The Trump tax reform plan

Posted on 27. Nov, 2017 by in 2017 Taxes

dollar_wall_unsplash_webRepublicans in the Senate Finance Committee passed a version of a tax reform bill on November 9 that was revised on November 14. The House passed its version of tax reform on November 16. The two versions have sufficient differences that it is expected that bringing the two versions together will likely not occur by the Trump goal of Christmas.

Some features and differences between the two proposals are as follows:

With regard to personal income tax brackets, the House proposal is to collapse the current seven brackets to four, raising the 10% rate to 12% and keeping the highest rate of 39.6%. The four House rates would be 12% – 25% – 35% – 39.6%. The seven Senate rates proposed are 10-12-22-24-32-35-38.5%.

Both versions eliminate personal exemptions. The Senate version retains additional standard deductions for the blind and elderly. The House version eliminates these deductions. Both versions attempt to compensate for the elimination of personal exemptions by raising the standard deduction.
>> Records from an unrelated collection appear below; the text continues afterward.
===== src/rtl/ram_line_buffer.sv =====
// LINE_WORDS x WORD_WIDTH line register.
//   load/load_line   : replace the whole line (has priority over word write)
//   wr_en/wr_idx/wr_word : write one word
//   sel_idx/sel_word : combinational word select
//   line             : whole registered line, word i at [i*WORD_WIDTH +: WORD_WIDTH]
module ram_line_buffer #(
  parameter int unsigned LINE_WORDS = 4,
  parameter int unsigned WORD_WIDTH = 8,
  parameter int unsigned IDX_WIDTH  = 2
) (
  input  logic                             clk,
  input  logic                             not_reset,
  input  logic                             load,
  input  logic [LINE_WORDS*WORD_WIDTH-1:0] load_line,
  input  logic                             wr_en,
  input  logic [IDX_WIDTH-1:0]             wr_idx,
  input  logic [WORD_WIDTH-1:0]            wr_word,
  input  logic [IDX_WIDTH-1:0]             sel_idx,
  output logic [WORD_WIDTH-1:0]            sel_word,
  output logic [LINE_WORDS*WORD_WIDTH-1:0] line
);

  logic [LINE_WORDS-1:0][WORD_WIDTH-1:0] words_q, words_d;

  always_comb begin
    words_d = words_q;
    if (load) begin
      words_d = load_line;
    end else if (wr_en) begin
      words_d[wr_idx] = wr_word;
    end
  end

  always_ff @(posedge clk or negedge not_reset) begin
    if (!not_reset) begin
      words_q <= '0;
    end else begin
      words_q <= words_d;
    end
  end

  assign sel_word = words_q[sel_idx];
  assign line     = words_q;

endmodule
<file path="src/rtl/clock_monitor.sv">
// clock_monitor: measures the high and low phase widths of an asynchronous
// monitored clock in CLK cycles, flags widths outside programmed bounds and
// flags a clock that stops toggling.
//
// Ports:
//   CLK        system clock, all state on its rising edge
//   RST        synchronous active-high reset
//   MON_CLK    monitored clock, asynchronous to CLK
//   EN         monitor enable; dropping it returns the block to IDLE
//   CLR_ERR    clears WIDTH_ERR and STUCK (a same-cycle set wins)
//   HIGH_WIDTH last measured high width
//   LOW_WIDTH  last measured low width
//   MEAS_VALID one-cycle pulse when HIGH_WIDTH/LOW_WIDTH update
//   WIDTH_ERR  sticky, a measured width was out of bounds
//   STUCK      sticky, no MON_CLK edge within TIMEOUT cycles
module clock_monitor #(
    parameter int unsigned CNT_WIDTH = 16,
    parameter int unsigned MIN_HIGH  = 2,
    parameter int unsigned MAX_HIGH  = 1000,
    parameter int unsigned MIN_LOW   = 2,
    parameter int unsigned MAX_LOW   = 1000,
    parameter int unsigned TIMEOUT   = 4095
) (
    input  logic                 CLK,
    input  logic                 RST,
    input  logic                 MON_CLK,
    input  logic                 EN,
    input  logic                 CLR_ERR,
    output logic [CNT_WIDTH-1:0] HIGH_WIDTH,
    output logic [CNT_WIDTH-1:0] LOW_WIDTH,
    output logic                 MEAS_VALID,
    output logic                 WIDTH_ERR,
    output logic                 STUCK
);

    localparam logic [CNT_WIDTH-1:0] MIN_HIGH_C = CNT_WIDTH'(MIN_HIGH);
    localparam logic [CNT_WIDTH-1:0] MAX_HIGH_C = CNT_WIDTH'(MAX_HIGH);
    localparam logic [CNT_WIDTH-1:0] MIN_LOW_C  = CNT_WIDTH'(MIN_LOW);
    localparam logic [CNT_WIDTH-1:0] MAX_LOW_C  = CNT_WIDTH'(MAX_LOW);
    localparam logic [CNT_WIDTH-1:0] TIMEOUT_C  = CNT_WIDTH'(TIMEOUT);
    localparam logic [CNT_WIDTH-1:0] ONE_C      = CNT_WIDTH'(1);

    typedef enum logic [1:0] {
        ST_IDLE = 2'd0,
        ST_ARM  = 2'd1,
        ST_HIGH = 2'd2,
        ST_LOW  = 2'd3
    } state_t;

    state_t               state;
    state_t               state_n;
    logic                 s1;
    logic                 s2;
    logic                 d;
    logic [CNT_WIDTH-1:0] counter;
    logic [CNT_WIDTH-1:0] counter_n;
    logic [CNT_WIDTH-1:0] hi_hold;
    logic [CNT_WIDTH-1:0] hi_hold_n;
    logic [CNT_WIDTH-1:0] high_width_n;
    logic [CNT_WIDTH-1:0] low_width_n;
    logic                 meas_valid_n;
    logic                 width_err_n;
    logic                 stuck_n;
    logic                 set_width_err_c;
    logic                 set_stuck_c;
    logic                 rise_c;
    logic                 fall_c;
    logic                 timeout_c;
    logic                 bad_width_c;

    // Two-flop synchronizer plus history flop; runs regardless of EN.
    always_ff @(posedge CLK) begin
        if (RST) begin
            s1 <= 1'b0;
            s2 <= 1'b0;
            d  <= 1'b0;
        end else begin
            s1 <= MON_CLK;
            s2 <= s1;
            d  <= s2;
        end
    end

    assign rise_c = s2 & ~d;
    assign fall_c = ~s2 & d;

    // State, counter and registered outputs.
    always_ff @(posedge CLK) begin
        if (RST) begin
            state      <= ST_IDLE;
            counter    <= '0;
            hi_hold    <= '0;
            HIGH_WIDTH <= '0;
            LOW_WIDTH  <= '0;
            MEAS_VALID <= 1'b0;
            WIDTH_ERR  <= 1'b0;
            STUCK      <= 1'b0;
        end else begin
            state      <= state_n;
            counter    <= counter_n;
            hi_hold    <= hi_hold_n;
            HIGH_WIDTH <= high_width_n;
            LOW_WIDTH  <= low_width_n;
            MEAS_VALID <= meas_valid_n;
            WIDTH_ERR  <= width_err_n;
            STUCK      <= stuck_n;
        end
    end

    // Next-state, counter and measurement logic.
    always_comb begin
        state_n         = state;
        counter_n       = counter;
        hi_hold_n       = hi_hold;
        high_width_n    = HIGH_WIDTH;
        low_width_n     = LOW_WIDTH;
        meas_valid_n    = 1'b0;
        set_width_err_c = 1'b0;
        set_stuck_c     = 1'b0;
        timeout_c       = (counter == TIMEOUT_C);
        // In LOW, counter is the low width of the phase closing on this rise.
        bad_width_c     = (hi_hold < MIN_HIGH_C) || (hi_hold > MAX_HIGH_C) ||
                          (counter < MIN_LOW_C)  || (counter > MAX_LOW_C);

        if (!EN) begin
            state_n   = ST_IDLE;
            counter_n = '0;
        end else begin
            case (state)
                ST_IDLE: begin
                    state_n   = ST_ARM;
                    counter_n = ONE_C;
                end
                ST_ARM: begin
                    if (rise_c) begin
                        state_n   = ST_HIGH;
                        counter_n = ONE_C;
                    end else if (timeout_c) begin
                        set_stuck_c = 1'b1;
                        counter_n   = ONE_C;
                    end else begin
                        counter_n = counter + ONE_C;
                    end
                end
                ST_HIGH: begin
                    if (fall_c) begin
                        hi_hold_n = counter;
                        counter_n = ONE_C;
                        state_n   = ST_LOW;
                    end else if (timeout_c) begin
                        set_stuck_c = 1'b1;
                        state_n     = ST_ARM;
                        counter_n   = ONE_C;
                    end else begin
                        counter_n = counter + ONE_C;
                    end
                end
                ST_LOW: begin
                    if (rise_c) begin
                        high_width_n    = hi_hold;
                        low_width_n     = counter;
                        meas_valid_n    = 1'b1;
                        set_width_err_c = bad_width_c;
                        counter_n       = ONE_C;
                        state_n         = ST_HIGH;
                    end else if (timeout_c) begin
                        set_stuck_c = 1'b1;
                        state_n     = ST_ARM;
                        counter_n   = ONE_C;
                    end else begin
                        counter_n = counter + ONE_C;
                    end
                end
                default: begin
                    state_n   = ST_IDLE;
                    counter_n = '0;
                end
            endcase
        end

        // Sticky flags: a set in the same cycle overrides the clear.
        width_err_n = set_width_err_c | (WIDTH_ERR & ~CLR_ERR);
        stuck_n     = set_stuck_c     | (STUCK     & ~CLR_ERR);
    end

endmodule

</file>
<file path="config.mk">
export PLATFORM = sky130hd
export DESIGN_NAME = clock_monitor
export DESIGN_NICKNAME = d
export VERILOG_FILES = /design/src/rtl/clock_monitor.sv
export SDC_FILE = /design/constraint.sdc
export NUM_CORES = 1
export LEC_CHECK = 0
export ABC_AREA = 1
export CORE_MARGIN = 3
export CORE_UTILIZATION = 54
export DETAILED_ROUTE_END_ITERATION = 6
export GPL_ROUTABILITY_DRIVEN = 1
export PLACE_DENSITY = 0.75
export SETUP_SLACK_MARGIN = 0.5
export SYNTH_ARGS = -nofsm -noshare
export SYNTH_HDL_FRONTEND = slang
export SYNTH_SLANG_ARGS = --single-unit
</file>
<file path="constraint.sdc">
create_clock -name CLK -period 1.7 [get_ports CLK]
set_input_delay 0.425 -clock CLK [delete_from_list [all_inputs] [get_ports CLK]]
set_output_delay 0.425 -clock CLK [all_outputs]
set_load 0.01 [all_outputs]
</file>
==> impl_metrics.yaml <==
run_status:
  outcome: "finished clean"
synth:
  synth_area_um2: 2900
  synth_cell_type_count: 30
  synth_seq_cells: 72
  ys_seq_area_frac: 0.498
  yosysWarningCount: 0
  syn-num-nets: 392
  post_synth.cell_area_avg_um2: 7.50
  netlist_instances: 386
worst_setup_path:
  worst_setup_path_end_kind: "flip-flop"
  worst_ep_required_time_ns: 1.97
  path_max_fanout: 8
  startpoint_type: "flip-flop"
  crit_type: "flip-flop to flip-flop"
  crit_arrival_ns: 1.77
sta:
  relSlewSlack: 0.770
  fmaxAchievable_ghz: 0.670
  fin_crit_ns: 1.49
  period_share: 0.878
  finalHoldViolations: 0
  rsz0062_at_grt: "yes"
  tightest_slew_ns: 0.341
  hold_ws_ns: 0.410
  skew_ns: 0.00742
  setup-violations-final: 0
  report.final.slew_viol_count: 0
detailed_routing:
  drcViolationCount: 0
  top_layer: "met4"
  wirelength_um: 9780
  avgViaCountPerCell: 5.58
  wl_met1_um: 3560
  num_vias: 3107
  wire_per_inst_um: 17.6
  dr_wl_met3_um: 842
  dr_wl_met2_um: 4940
  drt_iter0_drc: 328
  drtAntennaViolNets: 0
  drt_first_pass_iters: 7
place:
  placedCellCount: 499
  dp_hpwl_um: 4670
  place_congestion: 0.881
  io_buffers: 39
pwr:
  power_density_nw_per_um2: 692
  leakage_nw: 1.89
  p_int_mw: 2.41
  power.switching_mw: 0.727
  seqPwrFrac: 0.542
  ir_drop_mv: 0.561
  p_clk_frac: 0.408
  comb_power_share: 0.050
  p_sw_frac: 0.232
cts:
  cts-buffers-inserted: 9
  cts_hold_buf: 0
  clockBufferDepth: 2
  clock_sinks: 72
  htreeDepth: 3
  cts_tree: "built"
  cts-root-buf: "clkbuf_8"
  clock_latency_ns: 0.35
  cts.clk_slew.worst_paths_ns: 0.07
floorplan:
  coreArea_um2: 5140
  die_x_um: 79.2
  die_y_um: 79.2
  io_pins: 40
  start_util: 0.564
  die-area_um2: 6280
  rows: 26
grt:
  grt_pass1_vias: 2624
  grt_usage: 0.263
  grt_max_degree: 34
  grt_overflow: 0
  antenna_found_initial: 0
  grt_pass1_wl_um: 12500
layout:
  antennaDiodeCount: 0
  final_cells: 557
  final_layout_size_suffix_gt1_frac: 0.487
  final_nets: 490
  area_growth_pct: 56.6
run:
  drv_cap: 0
worst_hold_path:
  holdCritPathClass: "flip-flop to flip-flop"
Individuals and families attempting to evaluate their own situation would have to compare their situation with a chart that lays out the two proposals. The general wisdom remains that the tax cuts will benefit higher income families and individuals disproportionately partially due to the proposed decline in corporate tax rates, which is included in both versions, also because of the proposed elimination of the alternative minimum tax. The proposal is to double the estate tax exemption and to reduce taxes paid on pass-through income.

The Senate version proposes tax cuts go only through 2025. The House version would make the changes permanent. What ultimately results in a combined House and Senate bill remains to be seen and the timeline is very uncertain.